(Stored items)

::::::

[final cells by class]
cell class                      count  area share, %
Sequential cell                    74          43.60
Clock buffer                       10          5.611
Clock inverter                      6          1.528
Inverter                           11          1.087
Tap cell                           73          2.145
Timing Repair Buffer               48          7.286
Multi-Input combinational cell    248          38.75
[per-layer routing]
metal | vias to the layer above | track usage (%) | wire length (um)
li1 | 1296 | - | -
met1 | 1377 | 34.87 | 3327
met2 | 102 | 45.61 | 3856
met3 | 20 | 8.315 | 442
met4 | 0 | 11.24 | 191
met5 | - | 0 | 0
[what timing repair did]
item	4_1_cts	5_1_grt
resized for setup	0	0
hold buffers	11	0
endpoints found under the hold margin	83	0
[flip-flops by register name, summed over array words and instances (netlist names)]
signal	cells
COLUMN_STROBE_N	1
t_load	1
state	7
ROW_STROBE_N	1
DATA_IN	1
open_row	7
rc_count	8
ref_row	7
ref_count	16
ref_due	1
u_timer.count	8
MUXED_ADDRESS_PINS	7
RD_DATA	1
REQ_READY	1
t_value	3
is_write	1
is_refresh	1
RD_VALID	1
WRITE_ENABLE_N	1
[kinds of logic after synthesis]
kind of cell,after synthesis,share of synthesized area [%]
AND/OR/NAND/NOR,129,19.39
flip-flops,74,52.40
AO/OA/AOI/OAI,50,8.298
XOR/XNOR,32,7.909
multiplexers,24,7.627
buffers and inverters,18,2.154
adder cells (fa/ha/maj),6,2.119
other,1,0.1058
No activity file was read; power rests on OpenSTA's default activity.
--- src/power_seq_map.svh ---
// Register offsets, field positions, reset values and timing counts
`ifndef POWER_SEQ_MAP_SVH
`define POWER_SEQ_MAP_SVH

// Printed offsets are register indexes; byte address is four times these
`define IDX_PAIR1_LINE     8'h16
`define IDX_PAIR2_LINE     8'h17
`define IDX_POP_CTRL2      8'h39
`define IDX_SEQ_LAUNCH     8'h49
// Target control registers written by the sequencer
`define IDX_PWR_MGMT1      8'h01
`define IDX_SERVO_CTRL     8'h54
`define IDX_CPUMP_CTRL     8'h4C
`define IDX_HP_ANALOGUE    8'h60
`define IDX_DUMMY          8'hFF
// Status register of our own
`define IDX_SEQ_STATUS     8'h80

`define LAUNCH_STARTUP     16'h0100
`define LAUNCH_SHUTDOWN    16'h0110
`define STARTUP_INDEX      5'h00
`define SHUTDOWN_INDEX     5'h10

`define CLAMP_BIT          0
`define MIDBUF_BIT         3
`define PAIR_LINE_RESET    16'h0001
`define POP_CTRL2_RESET    16'h0000

// Step time unit 62.5 us, in ns, and the clock period in ns
`define STEP_UNIT_NS       62500
`define CLK_PERIOD_NS      25
`define STEP_UNIT_CYC      (`STEP_UNIT_NS / `CLK_PERIOD_NS)
`define STEP_OVERHEAD      8

`endif

--- src/power_seq_pkg.sv ---
// Types shared by the sequencer files
package power_seq_pkg;

  // One program step
  typedef struct packed {
    logic [7:0] addr;
    logic [3:0] start;
    logic [2:0] width;
    logic [7:0] data;
    logic [3:0] delay;
    logic       eos;
  } step_t;

  // One register write into the control file
  typedef struct packed {
    logic        valid;
    logic [7:0]  addr;
    logic [15:0] mask;
    logic [15:0] value;
  } ctl_write_t;

  typedef enum logic [1:0] {
    SEQ_IDLE  = 2'b00,
    SEQ_WRITE = 2'b01,
    SEQ_WAIT  = 2'b10
  } seq_state_t;

endpackage

--- src/power_seq.sv ---
// Default power sequencer with AXI4-Lite register slave
`timescale 1ns/1ps
`include "power_seq_map.svh"

// What this block does
// Writing 0100h to launch register 49h runs start-up from step 0
// Step 0 sets charge pump bit; step 1 writes 07h at bit 7 of 01h
// Step 2 writes 11h from bit 1 of 60h; step 3 writes 33h to 54h
// Steps 4 to 6 are dummy writes to FFh with delays 5h, 0h, 0h
// Step 7 writes 3Bh from bit 2 of 60h and ends start-up
// Writing 0110h to launch register runs shut-down from step 16
// Steps 16 to 18 clear output, servo and input-stage fields
// Step 19 clears charge pump; step 20 clears speaker bits and ends
// Each input pair clamps to mid-rail when clamp set and stage off
// Mid-rail buffer runs only while bit 3 of 39h is set, reset 0
// Clamp bits at bit 0 of 16h and 17h reset to one
// Each step lasts 62.5 us times two-to-the-code plus eight
// Width code 0..7 means 1..8 bits; other bits untouched
// Sequencer stops after a step with the end flag set
// Writes to FFh touch nothing but still take their time
module power_seq #(
  parameter int UNIT_CYC = `STEP_UNIT_CYC
) (
  // Clock and reset
  input  wire logic        clk,
  input  wire logic        sys_rst,
  // AXI4-Lite write address and data
  input  wire logic [9:0]  s_axi_awaddr,
  input  wire logic        s_axi_awvalid,
  output logic             s_axi_awready,
  input  wire logic [31:0] s_axi_wdata,
  input  wire logic [3:0]  s_axi_wstrb,
  input  wire logic        s_axi_wvalid,
  output logic             s_axi_wready,
  // AXI4-Lite write response
  output logic [1:0]       s_axi_bresp,
  output logic             s_axi_bvalid,
  input  wire logic        s_axi_bready,
  // AXI4-Lite read
  input  wire logic [9:0]  s_axi_araddr,
  input  wire logic        s_axi_arvalid,
  output logic             s_axi_arready,
  output logic [31:0]      s_axi_rdata,
  output logic [1:0]       s_axi_rresp,
  output logic             s_axi_rvalid,
  input  wire logic        s_axi_rready,
  // Analogue control levels
  output logic             charge_pump_enable,
  output logic             hp_left_input_stage_enable,
  output logic             hp_right_input_stage_enable,
  output logic             hp_left_intermediate_stage_enable,
  output logic             hp_right_intermediate_stage_enable,
  output logic             hp_left_output_stage_enable,
  output logic             hp_right_output_stage_enable,
  output logic             hp_left_short_removal,
  output logic             hp_right_short_removal,
  output logic [1:0]       servo_channel_enable,
  output logic [1:0]       servo_startup_trigger,
  output logic             speaker_output_enable,
  output logic             midrail_reference_buffer_on,
  output logic             pair1_clamp_connect,
  output logic             pair2_clamp_connect,
  output logic             seq_busy
);

  localparam logic [1:0] RESP_OKAY   = 2'b00;
  localparam logic [1:0] RESP_SLVERR = 2'b10;

  // Control registers
  logic [15:0] pair1Line_r, pair1Line_nxt;
  logic [15:0] pair2Line_r, pair2Line_nxt;
  logic [15:0] popCtrl2_r, popCtrl2_nxt;
  logic [15:0] launch_r, launch_nxt;
  logic [15:0] pwrMgmt1_r, pwrMgmt1_nxt;
  logic [15:0] servoCtl_r, servoCtl_nxt;
  logic [15:0] cpumpCtl_r, cpumpCtl_nxt;
  logic [15:0] hpAnalog_r, hpAnalog_nxt;
  // Bus handshake state
  logic        awHeld_r, awHeld_nxt;
  logic        wHeld_r, wHeld_nxt;
  logic [9:0]  awAddr_r, awAddr_nxt;
  logic [31:0] wData_r, wData_nxt;
  logic [3:0]  wStrb_r, wStrb_nxt;
  logic        bValid_r, bValid_nxt;
  logic [1:0]  bResp_r, bResp_nxt;
  logic        rValid_r, rValid_nxt;
  logic [31:0] rData_r, rData_nxt;
  logic [1:0]  rResp_r, rResp_nxt;
  // Sequencer state
  power_seq_pkg::seq_state_t state_r, state_nxt;
  logic [4:0]  index_r, index_nxt;
  // Level outputs
  logic        busyOut_r;
  logic        midBuf_r, clamp1_r, clamp2_r;

  power_seq_pkg::step_t      curStep;
  power_seq_pkg::ctl_write_t seqWr;
  logic        timerLoad;
  logic        timerDone;
  logic        busWrite;

  step_rom u_rom (
    .index (index_r),
    .step  (curStep)
  );

  step_timer #(
    .UNIT_CYC (UNIT_CYC)
  ) u_timer (
    .clk     (clk),
    .sys_rst (sys_rst),
    .load    (timerLoad),
    .code    (curStep.delay),
    .done    (timerDone)
  );

  // Field mask from width code and start bit
  function automatic logic [15:0] fieldMask(input logic [2:0] w,
                                            input logic [3:0] s);
    logic [15:0] base;
    base = 16'((17'h1 << (w + 3'h1 == 3'h0 ? 17'd8 : 17'(w) + 17'd1))
               - 17'h1);
    fieldMask = base << s;
  endfunction

  // Merge of new field bits into an old value, rest untouched
  function automatic logic [15:0] merge(input logic [15:0] old,
                                        input logic [15:0] m,
                                        input logic [15:0] v);
    merge = (old & ~m) | (v & m);
  endfunction

  // Byte-lane merge of a 16-bit register from the bus
  function automatic logic [15:0] laneWrite(input logic [15:0] old,
                                            input logic [31:0] d,
                                            input logic [3:0] st);
    laneWrite = {st[1] ? d[15:8] : old[15:8], st[0] ? d[7:0] : old[7:0]};
  endfunction

  // Sequencer step write; dummy address matches no register
  always_comb begin
    seqWr.valid = (state_r == power_seq_pkg::SEQ_WRITE);
    seqWr.addr  = curStep.addr;
    seqWr.mask  = fieldMask(curStep.width, curStep.start);
    seqWr.value = 16'(curStep.data) << curStep.start;
  end

  assign busWrite  = awHeld_r && wHeld_r && !bValid_r;
  assign timerLoad = (state_r == power_seq_pkg::SEQ_WRITE);

  // Bus write capture, response and register updates
  always_comb begin
    awHeld_nxt    = awHeld_r;
    wHeld_nxt     = wHeld_r;
    awAddr_nxt    = awAddr_r;
    wData_nxt     = wData_r;
    wStrb_nxt     = wStrb_r;
    bValid_nxt    = bValid_r;
    bResp_nxt     = bResp_r;
    pair1Line_nxt = pair1Line_r;
    pair2Line_nxt = pair2Line_r;
    popCtrl2_nxt  = popCtrl2_r;
    launch_nxt    = launch_r;
    pwrMgmt1_nxt  = pwrMgmt1_r;
    servoCtl_nxt  = servoCtl_r;
    cpumpCtl_nxt  = cpumpCtl_r;
    hpAnalog_nxt  = hpAnalog_r;
    if (s_axi_awvalid && s_axi_awready) begin
      awHeld_nxt = 1'b1;
      awAddr_nxt = s_axi_awaddr;
    end
    if (s_axi_wvalid && s_axi_wready) begin
      wHeld_nxt = 1'b1;
      wData_nxt = s_axi_wdata;
      wStrb_nxt = s_axi_wstrb;
    end
    if (s_axi_bvalid && s_axi_bready) begin
      bValid_nxt = 1'b0;
    end
    // Sequencer writes first so a bus write in the same cycle wins
    if (seqWr.valid) begin
      case (seqWr.addr)
        `IDX_PWR_MGMT1:
          pwrMgmt1_nxt = merge(pwrMgmt1_r, seqWr.mask, seqWr.value);
        `IDX_SERVO_CTRL:
          servoCtl_nxt = merge(servoCtl_r, seqWr.mask, seqWr.value);
        `IDX_CPUMP_CTRL:
          cpumpCtl_nxt = merge(cpumpCtl_r, seqWr.mask, seqWr.value);
        `IDX_HP_ANALOGUE:
          hpAnalog_nxt = merge(hpAnalog_r, seqWr.mask, seqWr.value);
        default: ;
      endcase
    end
    if (busWrite) begin
      awHeld_nxt = 1'b0;
      wHeld_nxt  = 1'b0;
      bValid_nxt = 1'b1;
      bResp_nxt  = RESP_OKAY;
      case (awAddr_r[9:2])
        `IDX_PAIR1_LINE: pair1Line_nxt = laneWrite(pair1Line_r, wData_r,
                                                   wStrb_r);
        `IDX_PAIR2_LINE: pair2Line_nxt = laneWrite(pair2Line_r, wData_r,
                                                   wStrb_r);
        `IDX_POP_CTRL2:  popCtrl2_nxt = laneWrite(popCtrl2_r, wData_r,
                                                  wStrb_r);
        `IDX_SEQ_LAUNCH: launch_nxt = laneWrite(launch_r, wData_r, wStrb_r);
        `IDX_PWR_MGMT1:  pwrMgmt1_nxt = laneWrite(pwrMgmt1_r, wData_r,
                                                  wStrb_r);
        `IDX_SERVO_CTRL: servoCtl_nxt = laneWrite(servoCtl_r, wData_r,
                                                  wStrb_r);
        `IDX_CPUMP_CTRL: cpumpCtl_nxt = laneWrite(cpumpCtl_r, wData_r,
                                                  wStrb_r);
        `IDX_HP_ANALOGUE: hpAnalog_nxt = laneWrite(hpAnalog_r, wData_r,
                                                   wStrb_r);
        `IDX_SEQ_STATUS: bResp_nxt = RESP_OKAY; // Read-only, write ignored
        default:         bResp_nxt = RESP_SLVERR;
      endcase
    end
  end

  // Launch decode, stepping and end of program
  always_comb begin
    state_nxt = state_r;
    index_nxt = index_r;
    case (state_r)
      power_seq_pkg::SEQ_IDLE: begin
        if (busWrite && awAddr_r[9:2] == `IDX_SEQ_LAUNCH &&
            wStrb_r[1:0] == 2'b11) begin
          if (wData_r[15:0] == `LAUNCH_STARTUP) begin
            index_nxt = `STARTUP_INDEX;
            state_nxt = power_seq_pkg::SEQ_WRITE;
          end else if (wData_r[15:0] == `LAUNCH_SHUTDOWN) begin
            index_nxt = `SHUTDOWN_INDEX;
            state_nxt = power_seq_pkg::SEQ_WRITE;
          end
        end
      end
      power_seq_pkg::SEQ_WRITE: state_nxt = power_seq_pkg::SEQ_WAIT;
      power_seq_pkg::SEQ_WAIT: begin
        if (timerDone) begin
          if (curStep.eos) begin
            state_nxt = power_seq_pkg::SEQ_IDLE;
          end else begin
            index_nxt = index_r + 5'h01;
            state_nxt = power_seq_pkg::SEQ_WRITE;
          end
        end
      end
      default: state_nxt = power_seq_pkg::SEQ_IDLE;
    endcase
  end

  // Read answer one cycle after the address is taken
  always_comb begin
    rValid_nxt = rValid_r;
    rData_nxt  = rData_r;
    rResp_nxt  = rResp_r;
    if (s_axi_rvalid && s_axi_rready) begin
      rValid_nxt = 1'b0;
    end
    if (s_axi_arvalid && s_axi_arready) begin
      rValid_nxt = 1'b1;
      rResp_nxt  = RESP_OKAY;
      rData_nxt  = 32'h0000_0000;
      case (s_axi_araddr[9:2])
        `IDX_PAIR1_LINE:  rData_nxt[15:0] = pair1Line_r;
        `IDX_PAIR2_LINE:  rData_nxt[15:0] = pair2Line_r;
        `IDX_POP_CTRL2:   rData_nxt[15:0] = popCtrl2_r;
        `IDX_SEQ_LAUNCH:  rData_nxt[15:0] = launch_r;
        `IDX_PWR_MGMT1:   rData_nxt[15:0] = pwrMgmt1_r;
        `IDX_SERVO_CTRL:  rData_nxt[15:0] = servoCtl_r;
        `IDX_CPUMP_CTRL:  rData_nxt[15:0] = cpumpCtl_r;
        `IDX_HP_ANALOGUE: rData_nxt[15:0] = hpAnalog_r;
        `IDX_SEQ_STATUS:  rData_nxt[5:0] = {busyOut_r, index_r};
        default:          rResp_nxt = RESP_SLVERR;
      endcase
    end
  end

  // Ready only while the matching holding slot is empty
  assign s_axi_awready = !awHeld_r && !bValid_r;
  assign s_axi_wready  = !wHeld_r && !bValid_r;
  assign s_axi_arready = !rValid_r;
  assign s_axi_bvalid  = bValid_r;
  assign s_axi_bresp   = bResp_r;
  assign s_axi_rvalid  = rValid_r;
  assign s_axi_rdata   = rData_r;
  assign s_axi_rresp   = rResp_r;

  // Analogue control bits straight from register flops
  assign charge_pump_enable                 = cpumpCtl_r[15];
  assign hp_left_input_stage_enable         = pwrMgmt1_r[9];
  assign hp_right_input_stage_enable        = pwrMgmt1_r[8];
  assign speaker_output_enable              = pwrMgmt1_r[12];
  assign hp_left_short_removal              = hpAnalog_r[7];
  assign hp_left_output_stage_enable        = hpAnalog_r[6];
  assign hp_left_intermediate_stage_enable  = hpAnalog_r[5];
  assign hp_right_short_removal             = hpAnalog_r[3];
  assign hp_right_output_stage_enable       = hpAnalog_r[2];
  assign hp_right_intermediate_stage_enable = hpAnalog_r[1];
  assign servo_channel_enable               = servoCtl_r[1:0];
  assign servo_startup_trigger              = servoCtl_r[5:4];
  assign seq_busy                           = busyOut_r;
  assign midrail_reference_buffer_on        = midBuf_r;
  assign pair1_clamp_connect                = clamp1_r;
  assign pair2_clamp_connect                = clamp2_r;

  // Registering; clamp levels use the disabled-stage condition
  always_ff @(posedge clk) begin
    if (sys_rst) begin
      pair1Line_r <= `PAIR_LINE_RESET;
      pair2Line_r <= `PAIR_LINE_RESET;
      popCtrl2_r  <= `POP_CTRL2_RESET;
      launch_r    <= 16'h0000;
      pwrMgmt1_r  <= 16'h0000;
      servoCtl_r  <= 16'h0000;
      cpumpCtl_r  <= 16'h0000;
      hpAnalog_r  <= 16'h0000;
      awHeld_r    <= 1'b0;
      wHeld_r     <= 1'b0;
      awAddr_r    <= 10'h000;
      wData_r     <= 32'h0000_0000;
      wStrb_r     <= 4'h0;
      bValid_r    <= 1'b0;
      bResp_r     <= 2'b00;
      rValid_r    <= 1'b0;
      rData_r     <= 32'h0000_0000;
      rResp_r     <= 2'b00;
      state_r     <= power_seq_pkg::SEQ_IDLE;
      index_r     <= 5'h00;
      busyOut_r   <= 1'b0;
      midBuf_r    <= 1'b0;
      clamp1_r    <= 1'b0;
      clamp2_r    <= 1'b0;
    end else begin
      pair1Line_r <= pair1Line_nxt;
      pair2Line_r <= pair2Line_nxt;
      popCtrl2_r  <= popCtrl2_nxt;
      launch_r    <= launch_nxt;
      pwrMgmt1_r  <= pwrMgmt1_nxt;
      servoCtl_r  <= servoCtl_nxt;
      cpumpCtl_r  <= cpumpCtl_nxt;
      hpAnalog_r  <= hpAnalog_nxt;
      awHeld_r    <= awHeld_nxt;
      wHeld_r     <= wHeld_nxt;
      awAddr_r    <= awAddr_nxt;
      wData_r     <= wData_nxt;
      wStrb_r     <= wStrb_nxt;
      bValid_r    <= bValid_nxt;
      bResp_r     <= bResp_nxt;
      rValid_r    <= rValid_nxt;
      rData_r     <= rData_nxt;
      rResp_r     <= rResp_nxt;
      state_r     <= state_nxt;
      index_r     <= index_nxt;
      busyOut_r   <= (state_nxt != power_seq_pkg::SEQ_IDLE);
      midBuf_r    <= popCtrl2_nxt[`MIDBUF_BIT];
      // Pair one feeds left input stage, pair two the right one
      clamp1_r    <= pair1Line_nxt[`CLAMP_BIT] &&
                     !pwrMgmt1_nxt[9];
      clamp2_r    <= pair2Line_nxt[`CLAMP_BIT] &&
                     !pwrMgmt1_nxt[8];
    end
  end

endmodule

::::::

EXERCISE DIRECTIONS:
From the records above, pick out and copy each line holding the word "flops".

RESPONSE BELOW:
[flip-flops by register name, summed over array words and instances (netlist names)]
flip-flops,74,52.40
  // Analogue control bits straight from register flops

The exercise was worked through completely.